With jitter, this gets spread out and the master doesn't fall over. It's
one of those operational details that was hard earned learning. So it
belongs there at some point and is necessary to call it production
level, but a server can ship without it and still be useful. Almost any
implementation that meets the general goal is fine. I would guess that
25% range spread (refresh/4) was chosen at a dart board one day. :)
hope that helps,
jerry S
On 09/13/2010 11:10 AM, Jeremy C. Reed wrote:
> On Sun, 12 Sep 2010, Jerry wrote:
>
>
>>>>> 17) zonemgr expired a zone where the serial was not increased. This
>>>>>
>> may
>>
>>>>> be same problem as above #15.
>>>>>
>>>>> [b10-zonemgr] Zone (foo., IN) is expired.
>>>>>
>>>>
>>>> I can't understand this question, when zone expires, will its serial be
>>>> changed?
>>>>
>>
>>> Serial not changed. The question is: why does it output that the zone is
>>> expired? Why does it think it is expired?
>>>
>> When zone refresh timer finds a zone's master servers can't be reached for
>> "expire" time
>> (now - last_refresh_time>= expire time), the zone will become expired.

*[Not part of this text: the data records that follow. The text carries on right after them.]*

$ cat src/rtl/lcsq_pkg.sv
// Purpose: Shared constants and types for the light curtain status qualifier
// Assumes: 250 MHz system clock, 1 ms timebase
// Notes: Millisecond figures are 13-bit counts, except the 8-bit demand delay dd_ms
package lcsq_pkg;

  typedef enum logic [1:0] {
    LCSQ_AUTO,
    LCSQ_PUI,
    LCSQ_MAN,
    LCSQ_MAN_OFF
  } lcsq_mode_t;

  typedef enum logic [1:0] {
    LCSQ_BOOT,
    LCSQ_RUN,
    LCSQ_RECONF
  } lcsq_state_t;

  typedef struct packed {
    lcsq_mode_t mode;
    logic multi_scan;
    logic dd_en;
    logic [7:0] dd_ms;
    logic [12:0] latch_ms;
    logic [12:0] on_ms;
    logic [12:0] off_ms;
    logic [7:0] laser_s;
    logic beam_code;
  } lcsq_cfg_t;

  // Timebase
  localparam int unsigned LCSQ_CLK_KHZ = 250000;
  localparam int unsigned LCSQ_TICK_MS = 1;
  localparam int unsigned LCSQ_MS_CYC = LCSQ_TICK_MS * LCSQ_CLK_KHZ;
  localparam int unsigned LCSQ_S_MS = 1000;

  // Restart qualification and reconfiguration hold, in ms
  localparam logic [12:0] LCSQ_RST_HOLD_MS = 13'h0014;
  localparam logic [12:0] LCSQ_RECONF_MS = 13'h0064;

  // Values after reset, and the saturation limit of ms counts
  localparam logic [7:0] LCSQ_DD_MS_RST = 8'h0a;
  localparam logic [12:0] LCSQ_LATCH_MS_RST = 13'h00fa;
  localparam logic [12:0] LCSQ_ON_MS_RST = 13'h01f4;
  localparam logic [12:0] LCSQ_OFF_MS_RST = 13'h00fa;
  localparam logic [7:0] LCSQ_LASER_S_RST = 8'hf0;
  localparam logic [12:0] LCSQ_MS_MAX = 13'h1fff;

  localparam lcsq_cfg_t LCSQ_CFG_RST = '{
    mode: LCSQ_AUTO,
    multi_scan: 1'b0,
    dd_en: 1'b0,
    dd_ms: LCSQ_DD_MS_RST,
    latch_ms: LCSQ_LATCH_MS_RST,
    on_ms: LCSQ_ON_MS_RST,
    off_ms: LCSQ_OFF_MS_RST,
    laser_s: LCSQ_LASER_S_RST,
    beam_code: 1'b0
  };

endpackage : lcsq_pkg

$ cat src/rtl/lcsq_tick.sv
// Purpose: Millisecond and second strobes from the system clock
// Assumes: MS_CYC of at least 2
// Notes: Each strobe is one cycle wide
`timescale 1ns/1ps
`default_nettype none
module lcsq_tick #(
  parameter int unsigned MS_CYC = lcsq_pkg::LCSQ_MS_CYC,
  parameter int unsigned MS_PER_S = lcsq_pkg::LCSQ_S_MS
) (
  input wire logic i_clk_sys,
  input wire logic i_nrst,
  output logic o_ms_tick,
  output logic o_s_tick
);
  localparam int unsigned CW = $clog2(MS_CYC);
  localparam int unsigned SW = $clog2(MS_PER_S);
  logic [CW-1:0] cyc_r;
  logic [SW-1:0] ms_r;

  // Cycle divider
  always_ff @(posedge i_clk_sys)
  begin
    if (!i_nrst)
    begin
      cyc_r <= '0;
      o_ms_tick <= 1'b0;
    end
    else
    begin
      o_ms_tick <= (cyc_r == CW'(MS_CYC - 1));
      cyc_r <= (cyc_r == CW'(MS_CYC - 1)) ? '0 : cyc_r + 1'b1;
    end
  end

  // Millisecond divider
  always_ff @(posedge i_clk_sys)
  begin
    if (!i_nrst)
    begin
      ms_r <= '0;
      o_s_tick <= 1'b0;
    end
    else
    begin
      o_s_tick <= o_ms_tick && (ms_r == SW'(MS_PER_S - 1));
      if (o_ms_tick)
      begin
        ms_r <= (ms_r == SW'(MS_PER_S - 1)) ? '0 : ms_r + 1'b1;
      end
    end
  end
endmodule : lcsq_tick
`default_nettype wire

$ cat src/rtl/lcsq_top.sv
// Purpose: Qualifies the protective field status of a light curtain
// Assumes: Field, alignment and switch arrive from pins; restart is local
// Notes: One scan per millisecond tick
`timescale 1ns/1ps
`default_nettype none
// Behaviour
// - Automatic start raises status once beams aligned and field clear.
// - Power-up interlock needs one restart, then behaves automatically.
// - Manual start needs a restart after power-up and every clearing.
// - Manual with off: each further restart toggles status.
// - Restart acts on its falling edge after a minimum high time.
// - Multiple scan confirms an obstruction with one more scan.
// - Demand delay ignores obstructions for 0 to 255 ms, default 10.
// - Status stays low at least the demand latch time.
// - Field must stay clear the chatter-on time before status rises.
// - Three interruptions within chatter-off window lock status low.
// - Receiver laser stays lit for its on-time, then switches off.
// - Alignment blocks receiver laser switch-on; transmitter always toggles.
// - Beam coding option drives the beam coding enable.
// - Applying a configuration drops connection and leaves running state.
module lcsq_top #(
  parameter int unsigned MS_CYC = lcsq_pkg::LCSQ_MS_CYC
) (
  input wire logic i_clk_sys,
  input wire logic i_nrst,
  input wire logic i_field_clear,
  input wire logic i_aligned,
  input wire logic i_opt_switch,
  input wire logic i_restart,
  input wire logic i_cfg_apply,
  input wire lcsq_pkg::lcsq_cfg_t i_cfg,
  output logic o_status,
  output logic o_conn_up,
  output logic o_rx_laser,
  output logic o_tx_laser,
  output logic o_beam_code
);
  function automatic logic [12:0] sat_inc(input logic [12:0] v);
    sat_inc = (v == lcsq_pkg::LCSQ_MS_MAX) ? v : v + 13'h0001;
  endfunction : sat_inc

  logic ms_tick;
  logic s_tick;
  logic [2:0] pin_m_r;
  logic [2:0] pin_s_r;
  logic sw_q_r;
  lcsq_pkg::lcsq_cfg_t cfg_r;
  lcsq_pkg::lcsq_state_t st_r;
  lcsq_pkg::lcsq_state_t st_nxt;
  logic [12:0] st_cnt_r;
  logic hit_prev_r;
  logic conf_r;
  logic [7:0] dd_cnt_r;
  logic [12:0] clr_cnt_r;
  logic [12:0] lat_cnt_r;
  logic trip_q_r;
  logic [12:0] age1_r;
  logic [12:0] age2_r;
  logic v1_r;
  logic v2_r;
  logic chat_r;
  logic rst_d_r;
  logic [12:0] rst_hi_r;
  logic pu_done_r;
  logic status_nxt;
  logic [7:0] las_cnt_r;
  logic fld_s;
  logic al_s;
  logic sw_s;
  logic run;
  logic obstruct;
  logic trip;
  logic clear_ok;
  logic latch_ok;
  logic ready;
  logic intr;
  logic three;
  logic rst_ev;
  logic sw_ev;

  lcsq_tick #(
    .MS_CYC(MS_CYC),
    .MS_PER_S(lcsq_pkg::LCSQ_S_MS)
  ) u_tick (
    .i_clk_sys(i_clk_sys),
    .i_nrst(i_nrst),
    .o_ms_tick(ms_tick),
    .o_s_tick(s_tick)
  );

  // Pin synchronisers
  always_ff @(posedge i_clk_sys)
  begin
    if (!i_nrst)
    begin
      pin_m_r <= 3'h0;
      pin_s_r <= 3'h0;
      sw_q_r <= 1'b0;
    end
    else
    begin
      pin_m_r <= {i_opt_switch, i_aligned, i_field_clear};
      pin_s_r <= pin_m_r;
      sw_q_r <= pin_s_r[2];
    end
  end

  assign fld_s = pin_s_r[0];
  assign al_s = pin_s_r[1];
  assign sw_s = pin_s_r[2];
  assign run = (st_r == lcsq_pkg::LCSQ_RUN);
  assign obstruct = !fld_s;
  assign trip = conf_r && (!cfg_r.dd_en || dd_cnt_r >= cfg_r.dd_ms);
  assign clear_ok = (clr_cnt_r >= cfg_r.on_ms);
  assign latch_ok = (lat_cnt_r >= cfg_r.latch_ms);
  assign ready = run && al_s && !trip && clear_ok && latch_ok && !chat_r;
  assign intr = trip && !trip_q_r;
  assign three = intr && v2_r && (age2_r <= cfg_r.off_ms);
  assign rst_ev = rst_d_r && !i_restart &&
                  (rst_hi_r >= lcsq_pkg::LCSQ_RST_HOLD_MS);
  assign sw_ev = sw_s && !sw_q_r;

  // Operating state and configuration take-over
  always_comb
  begin
    st_nxt = st_r;
    unique case (st_r)
      lcsq_pkg::LCSQ_BOOT: st_nxt = lcsq_pkg::LCSQ_RUN;
      lcsq_pkg::LCSQ_RUN:
        if (i_cfg_apply)
          st_nxt = lcsq_pkg::LCSQ_RECONF;
      lcsq_pkg::LCSQ_RECONF:
        if (!i_cfg_apply && st_cnt_r >= lcsq_pkg::LCSQ_RECONF_MS)
          st_nxt = lcsq_pkg::LCSQ_RUN;
      default: st_nxt = lcsq_pkg::LCSQ_BOOT;
    endcase
  end

  always_ff @(posedge i_clk_sys)
  begin
    if (!i_nrst)
    begin
      st_r <= lcsq_pkg::LCSQ_BOOT;
      st_cnt_r <= 13'h0000;
      o_conn_up <= 1'b0;
      cfg_r <= lcsq_pkg::LCSQ_CFG_RST;
    end
    else
    begin
      st_r <= st_nxt;
      o_conn_up <= (st_nxt == lcsq_pkg::LCSQ_RUN);
      if (i_cfg_apply)
        cfg_r <= i_cfg;
      if (st_nxt != lcsq_pkg::LCSQ_RECONF || i_cfg_apply)
        st_cnt_r <= 13'h0000;
      else if (ms_tick)
        st_cnt_r <= sat_inc(st_cnt_r);
    end
  end

  // Scan confirmation and demand delay
  always_ff @(posedge i_clk_sys)
  begin
    if (!i_nrst || !run)
    begin
      hit_prev_r <= 1'b0;
      conf_r <= 1'b0;
      dd_cnt_r <= 8'h00;
    end
    else
    begin
      if (ms_tick)
      begin
        hit_prev_r <= obstruct;
        conf_r <= obstruct && (!cfg_r.multi_scan || hit_prev_r);
      end
      if (!conf_r)
        dd_cnt_r <= 8'h00;
      else if (ms_tick && dd_cnt_r != 8'hff)
        dd_cnt_r <= dd_cnt_r + 8'h01;
    end
  end

  // Clear time and latch time
  always_ff @(posedge i_clk_sys)
  begin
    if (!i_nrst || !run)
    begin
      clr_cnt_r <= 13'h0000;
      lat_cnt_r <= 13'h0000;
    end
    else
    begin
      if (obstruct)
        clr_cnt_r <= 13'h0000;
      else if (ms_tick)
        clr_cnt_r <= sat_inc(clr_cnt_r);
      if (o_status)
        lat_cnt_r <= 13'h0000;
      else if (ms_tick)
        lat_cnt_r <= sat_inc(lat_cnt_r);
    end
  end

  // Interruption history over the sliding window
  always_ff @(posedge i_clk_sys)
  begin
    if (!i_nrst || !run)
    begin
      trip_q_r <= 1'b0;
      age1_r <= 13'h0000;
      age2_r <= 13'h0000;
      v1_r <= 1'b0;
      v2_r <= 1'b0;
      chat_r <= 1'b0;
    end
    else
    begin
      trip_q_r <= trip;
      if (intr)
      begin
        age2_r <= age1_r;
        v2_r <= v1_r;
        age1_r <= 13'h0000;
        v1_r <= 1'b1;
      end
      else if (ms_tick)
      begin
        age1_r <= sat_inc(age1_r);
        age2_r <= sat_inc(age2_r);
      end
      if (three)
        chat_r <= 1'b1;
      else if (clear_ok)
        chat_r <= 1'b0;
    end
  end

  // Restart request qualification
  always_ff @(posedge i_clk_sys)
  begin
    if (!i_nrst)
    begin
      rst_d_r <= 1'b0;
      rst_hi_r <= 13'h0000;
    end
    else
    begin
      rst_d_r <= i_restart;
      if (!i_restart)
        rst_hi_r <= 13'h0000;
      else if (ms_tick)
        rst_hi_r <= sat_inc(rst_hi_r);
    end
  end

  // Start modes
  always_comb
  begin
    status_nxt = o_status;
    if (!run || trip || !al_s)
      status_nxt = 1'b0;
    else if (!o_status && ready)
    begin
      unique case (cfg_r.mode)
        lcsq_pkg::LCSQ_AUTO: status_nxt = 1'b1;
        lcsq_pkg::LCSQ_PUI: status_nxt = pu_done_r || rst_ev;
        lcsq_pkg::LCSQ_MAN: status_nxt = rst_ev;
        lcsq_pkg::LCSQ_MAN_OFF: status_nxt = rst_ev;
      endcase
    end
    else if (o_status && cfg_r.mode == lcsq_pkg::LCSQ_MAN_OFF && rst_ev)
      status_nxt = 1'b0;
  end

  always_ff @(posedge i_clk_sys)
  begin
    if (!i_nrst)
    begin
      o_status <= 1'b0;
      pu_done_r <= 1'b0;
      o_beam_code <= 1'b0;
    end
    else
    begin
      o_status <= status_nxt;
      o_beam_code <= cfg_r.beam_code;
      if (status_nxt && !o_status)
        pu_done_r <= 1'b1;
    end
  end

  // Alignment lasers
  always_ff @(posedge i_clk_sys)
  begin
    if (!i_nrst)
    begin
      o_rx_laser <= 1'b0;
      o_tx_laser <= 1'b0;
      las_cnt_r <= 8'h00;
    end
    else
    begin
      if (sw_ev)
        o_tx_laser <= !o_tx_laser;
      if (sw_ev && o_rx_laser)
        o_rx_laser <= 1'b0;
      else if (sw_ev && !al_s)
      begin
        o_rx_laser <= 1'b1;
        las_cnt_r <= 8'h00;
      end
      else if (o_rx_laser && las_cnt_r >= cfg_r.laser_s)
        o_rx_laser <= 1'b0;
      else if (o_rx_laser && s_tick)
        las_cnt_r <= las_cnt_r + 8'h01;
    end
  end
endmodule : lcsq_top
`default_nettype wire

$ cat config.mk
export PLATFORM = sky130hd
export DESIGN_NAME = lcsq_top
export DESIGN_NICKNAME = d
export VERILOG_FILES = /design/src/rtl/lcsq_pkg.sv /design/src/rtl/lcsq_tick.sv /design/src/rtl/lcsq_top.sv
export SDC_FILE = /design/constraint.sdc
export NUM_CORES = 1
export LEC_CHECK = 0
export BUFFER_PORTS_ARGS = -buffer_cell sky130_fd_sc_hd__buf_2
export CAP_MARGIN = 20
export CORE_ASPECT_RATIO = 1.75
export CORE_MARGIN = 4
export CORE_UTILIZATION = 39
export DETAILED_ROUTE_END_ITERATION = 10
export PLACE_DENSITY = 0.54
export SETUP_SLACK_MARGIN = 0.15
export SLEW_MARGIN = 20
export SYNTH_ARGS = -nofsm -noshare
export SYNTH_HDL_FRONTEND = slang
export SYNTH_HIERARCHICAL = 1
export SYNTH_SLANG_ARGS = --single-unit
export TNS_END_PERCENT = 5
$ cat constraint.sdc
create_clock -name i_clk_sys -period 4.8 [get_ports i_clk_sys]
set_clock_uncertainty 0.05 [all_clocks]
set_input_delay 1.2 -clock i_clk_sys [delete_from_list [all_inputs] [get_ports i_clk_sys]]
set_output_delay 1.2 -clock i_clk_sys [all_outputs]
set_load 0.01 [all_outputs]
# Word-level counts from Yosys, hierarchy flattened
# Index checks and enable logic that the tools add are counted.
[classes]
add_sub_neg = 10
multipliers = 0
div = 0
n_lt_le_gt_ge = 7
n_eq_ne = 18
n_shift = 0
muxes = 18
bitwise = 9
reduce_logical = 67
[op_table]
columns = ["op", "count"]
rows = [
  ["adder 13 x 1 -> 13 bit (second input constant)", 6],
  ["== test 13 bit (second input constant)", 6],
  ["two-way mux 13 bit", 3],
  [">= comparator 13 bit", 2],
  ["logical AND 1 bit", 24],
  ["two-way mux 8 bit", 3],
  ["adder 18 x 1 -> 18 bit (second input constant)", 1],
  ["== test 18 bit (second input constant)", 1],
  ["adder 8 x 1 -> 8 bit (second input constant)", 2],
  [">= comparator 8 bit", 2],
  ["OR reduction 2 bit", 8],
  ["logical NOT 1 bit", 14],
  ["AND reduction 2 bit", 7],
  [">= comparator 13 x 5 -> 1 bit (second input constant)", 1],
  [">= comparator 13 x 7 -> 1 bit (second input constant)", 1],
  ["less-or-equal comparator 13 bit", 1],
  ["adder 10 x 1 -> 10 bit (second input constant)", 1],
  ["== test 10 bit (second input constant)", 1],
  ["two-way mux 10 bit", 1],
  ["NOT 1 bit", 9],
  ["!= test 8 bit (second input constant)", 1],
  ["nonzero test 2 bit", 4],
  ["logical OR 1 bit", 7],
  ["two-way mux 1 bit", 7],
  ["other kinds (8)", 16],
]
[word_totals]
register_bits = 206
latch_bits = 0
ram_bits = 0
mem_bits_ro = 0
in_bits = 67
out_inout_bits = 5
elab_cells = 167
memories = 0

# Depth between registers and ports, before layout
[depth]
ltp_word = 12
ltp_mapped = 10
depth_no_buf = 8

# Modules after synthesis
# Netlist, hierarchy kept.
[by_module_without_submodules]
columns = ["module", "instances", "cells_each", "area_each_um2", "seq_area_each_um2"]
rows = [
  ["lcsq_top", 1, 979, 8649.5, 3523.4],
  ["lcsq_tick", 1, 149, 1366.3, 600.6],
]

# Worst setup path after synthesis
# Ideal clock, no wire load.
[synth_timing]
path_type = "in2reg"
from = "input port i_cfg_apply"
to = "register cfg_r[10] in the netlist's numbering"
setup_time_ns = 0.138
arrival_time_ns = 2.188
required_time_ns = 4.612
setup_slack_ns = 2.424
stages = 4
n_path_buf = 3
path_cell_list = "clkbuf_1 > buf_1 > clkbuf_1 > o211ai_1"
[synth_lines]
columns = ["element", "line", "rtl"]
rows = [
  ["start: declaration", "lcsq_top.sv:30", "input wire logic i_cfg_apply,"],
  ["end signal: assignment", "lcsq_top.sv:146", "cfg_r <= lcsq_pkg::LCSQ_CFG_RST;"],
  ["end signal: assignment", "lcsq_top.sv:153", "cfg_r <= i_cfg;"],
  ["end: declaration", "lcsq_top.sv:47", "lcsq_pkg::lcsq_cfg_t cfg_r;"],
]
# No word-level cell between the ends.

# Worst setup path in the final report
[layout_timing]
from = "register cfg_r[50] in the netlist's numbering"
to = "register age1_r[2]"
[layout_via]
elab_chain_len = 5
[layout_rtl]
columns = ["element", "line", "rtl"]
rows = [
  [">= comparator 8 bit", "lcsq_top.sv:113", "assign trip = conf_r && (!cfg_r.dd_en || dd_cnt_r >= cfg_r.dd_ms);"],
  ["logical OR 1 bit", "lcsq_top.sv:113", ""],
  ["logical AND 1 bit", "lcsq_top.sv:113", ""],
  ["logical AND 1 bit", "lcsq_top.sv:117", "assign intr = trip && !trip_q_r;"],
  ["OR reduction 2 bit (no line)", "n/a", ""],
  ["end signal: assignment", "lcsq_top.sv:229", "age1_r <= sat_inc(age1_r);"],
  ["end: declaration", "lcsq_top.sv:57", "logic [12:0] age1_r;"],
]
# No other way between the ends.
# A chain may end at the register's enable or synchronous reset.

==> impl_metrics.env <==
export IMPL_status="completed"
export IMPL_dp_hpwl_um=16080
export IMPL_worstPathCellList="inv_1 -> ha_1 -> or4_4 -> a21oi_2 -> nand4b_1 -> a21o_1 -> nand2_2 -> nor3_1"
export IMPL_p_leak_nw=4.526
export IMPL_grt_overflow_total=0
export IMPL_max_slew_margin_pct=33.15
export IMPL_n_antenna_cell=0
export IMPL_tns_ns=0
export IMPL_critPathSlowestCell="a21o_1"
export IMPL_crit_path_end_kind="flop"
export IMPL_gr_usage_all_layers_pct=15.53
export IMPL_slew_violations=0
export IMPL_start_util_pct=39.53
export IMPL_synth_compound_area_share_pct=10.67
export IMPL_synth_mux_area_fraction_pct=5.334
export IMPL_row_count=77
export IMPL_critPathMaxStageDelay_ns=0.75
export IMPL_synth_edf_count=0
export IMPL_period_needed_ns=2.933
export IMPL_path_depth=8
export IMPL_grt_pass1_wl_um=36540
export IMPL_hp_class="flop to flop"
export IMPL_antenna_found_initial=1
export IMPL_seq_area_frac_synth_pct=41.17
export IMPL_cts_setup_buffers=0
export IMPL_wl_per_cell_um=14.17
export IMPL_fin_nets=1329
export IMPL_cts_tree="done"
export IMPL_yosys_warnings=6
export IMPL_finalSetupViolCount=0
export IMPL_grt_pass1_vias=7637
export IMPL_top_layer="met5"
export IMPL_avgViaCountPerCell=5.045
export IMPL_dieArea_um2=28410
export IMPL_area_growth_pct=12.99
export IMPL_postCtsHoldBufs=0
export IMPL_gp_congestion=0.8062
export IMPL_cp_data_required_time_ns=5.17
export IMPL_clock_fmax_mhz=341.0
export IMPL_dieHeight_um=220.0
export IMPL_synth_cell_types=66
export IMPL_peakVddDrop_uv=209.4
export IMPL_root_buffer="clkbuf_16"
export IMPL_hold_start="pin_m_r[2]"
export IMPL_yosysTopAreaCell="dfxtp_1"
export IMPL_async_flop_share_pct=0
export IMPL_cp_max_fo=26
export IMPL_min_to="pin_s_r[2]"
export IMPL_port_buffers=71
export IMPL_core_area_um2=25340
export IMPL_synthFlopType="dfxtp_1"
export IMPL_crit_arrival_ns=3.30
export IMPL_r2r_start="cfg_r[50]"
export IMPL_synth_top_family_by_area="simple AND/OR/NAND/NOR gates"
export IMPL_ant_nets=0
export IMPL_synth_top_area_share_pct=41.17
export IMPL_drv_cap=0
export IMPL_synth_area_leaders="dfxtp_1 41%, ha_1 8.4%, mux2i_1 5.0%"
export IMPL_wl_met2_um=11560
export IMPL_cts_sinks=206
export IMPL_min_path_cells=1
export IMPL_die_width_um=129.1
export IMPL_met1_length_um=8748
export IMPL_syn_inst=1128
export IMPL_clk_latency_ns=0.50
export IMPL_dr_first_iter_drc_count=347
export IMPL_critical_path_class="flop to flop"
export IMPL_clkSlewWorstSetupHoldPaths_ns=0.06
export IMPL_numCtsBuffers=22
export IMPL_drcViolationCount=0
export IMPL_routed_wl_um=21630
export IMPL_rsz0062_at_grt="false"
export IMPL_netlist_area_um2=10020
export IMPL_synth_xor_area_share_pct=7.258
export IMPL_p_per_area_nw_per_um2=316.6
export IMPL_final_common_cell="dfxtp_1"
export IMPL_ios=72
export IMPL_crit_buf_inv=1
export IMPL_cts_max_path_buffers=3
export IMPL_worst_slew_pin_slew_ns=0.9994
export IMPL_wl_met3_um=803
export IMPL_routed_via_count=7699
export IMPL_worst_setup_path_start_kind="flop"
export IMPL_synth_seq_cells=206
export IMPL_syn_mean_instance_area_um2=8.879
export IMPL_r2r_slack_ns=1.87
export IMPL_layout_common_cells="206 x dfxtp_1, 132 x nor2_1, 92 x nand2_1, 84 x inv_1, 70 x buf_2"
export IMPL_yosys_area_share_simple_pct=22.24
export IMPL_grt_max_degree=59
export IMPL_drive_gt1_share_pct=11.07
export IMPL_total_power_w=0.003583
export IMPL_dr_pass1_iters=4
export IMPL_hold_viol_final=0
export IMPL_reg2reg_depth=8
export IMPL_worstReg2RegEnd="age1_r[2]"
export IMPL_cts_htree_levels=1
export IMPL_ctsResizeCount=0
export IMPL_crit_family="simple AND/OR/NAND/NOR gates"
export IMPL_min_period_over_period_pct=61.10
export IMPL_synthAdderAreaFrac_pct=8.370
export IMPL_crit_start="cfg_r[50]"
==> how the worst max path moves through the flow <==
stage,end,slack (ns)
detailed placement,lat_cnt_r[12],1.58
global placement,lat_cnt_r[12],1.62
CTS,age1_r[2],1.80
floorplan,cfg_r[10],2.42
finish,age1_r[2],1.87
global route,age1_r[2],1.59
==> layer usage <==
metal / vias up / global-route usage [%]
li1: 4006 / -
met1: 3569 / 16.71
met2: 89 / 30.07
met3: 33 / 2.571
met4: 2 / 5.011
met5: - / 0
==> per-stage QoR <==
| stage | worst slack, ns | hold WS, ns | area, um^2 | util (%) | std cells |
|---|---|---|---|---|---|
| global route | 1.594 | 0.4133 | 11320 | 44.66 | 1526 |
| detailed placement | 1.584 | 0.3698 | 10630 | 41.96 | 1487 |
| finish | 1.867 | 0.3855 | 11320 | 44.66 | 1526 |
| CTS | 1.798 | 0.3894 | 11320 | 44.66 | 1526 |
| floorplan | 2.424 | 0.3619 | 10030 | - | 1133 |
| global placement | 1.620 | 0.3663 | 10630 | 41.96 | 1487 |
==> layout make-up <==
class | count | area (um^2)
multi-input cells | 807 | 5418
flip-flops and latches | 206 | 4124
clock inverters | 5 | 27.53
clock buffers | 34 | 656.9
well taps | 316 | 395.4
repair buffers | 74 | 380.4
fillers | 2521 | 14020
inverters | 84 | 315.3
==> sequential cells by signal (all words and copies together) (netlist names), 2 cells and up <==
signal,count
lat_cnt_r,13
pin_s_r,3
st_cnt_r,13
age1_r,13
u_tick/ms_r,10
clr_cnt_r,13
las_cnt_r,8
u_tick/cyc_r,18
cfg_r,60
pin_m_r,3
st_r,2
dd_cnt_r,8
rst_hi_r,13
age2_r,13
==> cell families after synthesis <==
group                    after synthesis
adder cells (fa/ha/maj)               67
buffers and inverters                120
flip-flops                           206
AND/OR/NAND/NOR                      445
multiplexers                          53
other                                  1
XOR/XNOR                              83
AO/OA/AOI/OAI                        153
==> synthesized netlist by cell type (3+ instances only) <==
| master | instances |
|---|---|
| a21oi_1 | 41 |
| mux2i_1 | 50 |
| ha_1 | 67 |
| nand2_1 | 92 |
| o21ai_1 | 5 |
| nor2_1 | 132 |
| and4_1 | 14 |
| clkbuf_1 | 22 |
| buf_1 | 5 |
| or3_1 | 9 |
| a21o_1 | 3 |
| and3b_1 | 3 |
| o21a_1 | 5 |
| xnor2_1 | 47 |
| nand2b_1 | 4 |
| nand3_1 | 39 |
| inv_1 | 84 |
| nor3_1 | 27 |
| xor2_1 | 36 |
| dfxtp_1 | 206 |
| a211oi_1 | 5 |
| nand3b_1 | 3 |
| and3_1 | 6 |
| nor3b_1 | 3 |
| nor2b_1 | 45 |
| mux2_2 | 3 |
| buf_6 | 5 |
| o21ai_0 | 32 |
| o211ai_1 | 29 |
| nand4_1 | 28 |
| and2_1 | 17 |
| nor4_1 | 10 |
| a31oi_1 | 7 |
| buf_2 | 3 |
==> power breakdown <==
| group | internal (W) | switching (W) | leakage, nW |
|---|---|---|---|
| Clock | 0.000940 | 0.000678 | 0.336 |
| Combinational | 0.0000840 | 0.000109 | 2.51 |
| Sequential | 0.00175 | 0.0000198 | 1.68 |
Note: power is estimated with default switching activity, not from simulation.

>> But if zonemgr receives notify-in messages for a expired zone, it will still
>> try to connect
>> to the zone's master servers and do refresh again.
>>
> It seems broken to me.
>
> See trunk/src/bin/zonemgr/zonemgr.py.in _zone_is_expired
>
> Is the test backwards?
>
> if (ZONE_EXPIRED == self._get_zone_state(zone_name_class) or
> zone_last_refresh_time + zone_expired_time<= self._get_current_time
>
> return True
>
> If the previous time plus the SOA expire is less than current time, then
> it should return False.
>
> And is that misnamed? "last_refresh" as expired is not based on a single
> last refresh only.
>
> Also for some zones I get repeated "expired" logging for the same zone
> -- even when no notify is sent to it to restart this counter.
>
> And it does a AXFR-in even if the SOA serial doesn't increase. For
> example, my zone has a SOA refresh of 10. Approximately every ten
> seconds, it will do a new AXFR transfer. This keeps repeating even
> though the master's serial for that zone never changes. This stops doing
> the zone transfers once it reaches the SOA expired (and says zone "is
> expired.") -- but that doesn't match up either since it is around 104
> seconds where my expire is 45 seconds.
>
>
> 19) Is random Refresh jitter defined in any specification? I see it uses
> between (zone_refresh_time - ((1 * zone_refresh_time) / 4)) and
> zone_refresh_time.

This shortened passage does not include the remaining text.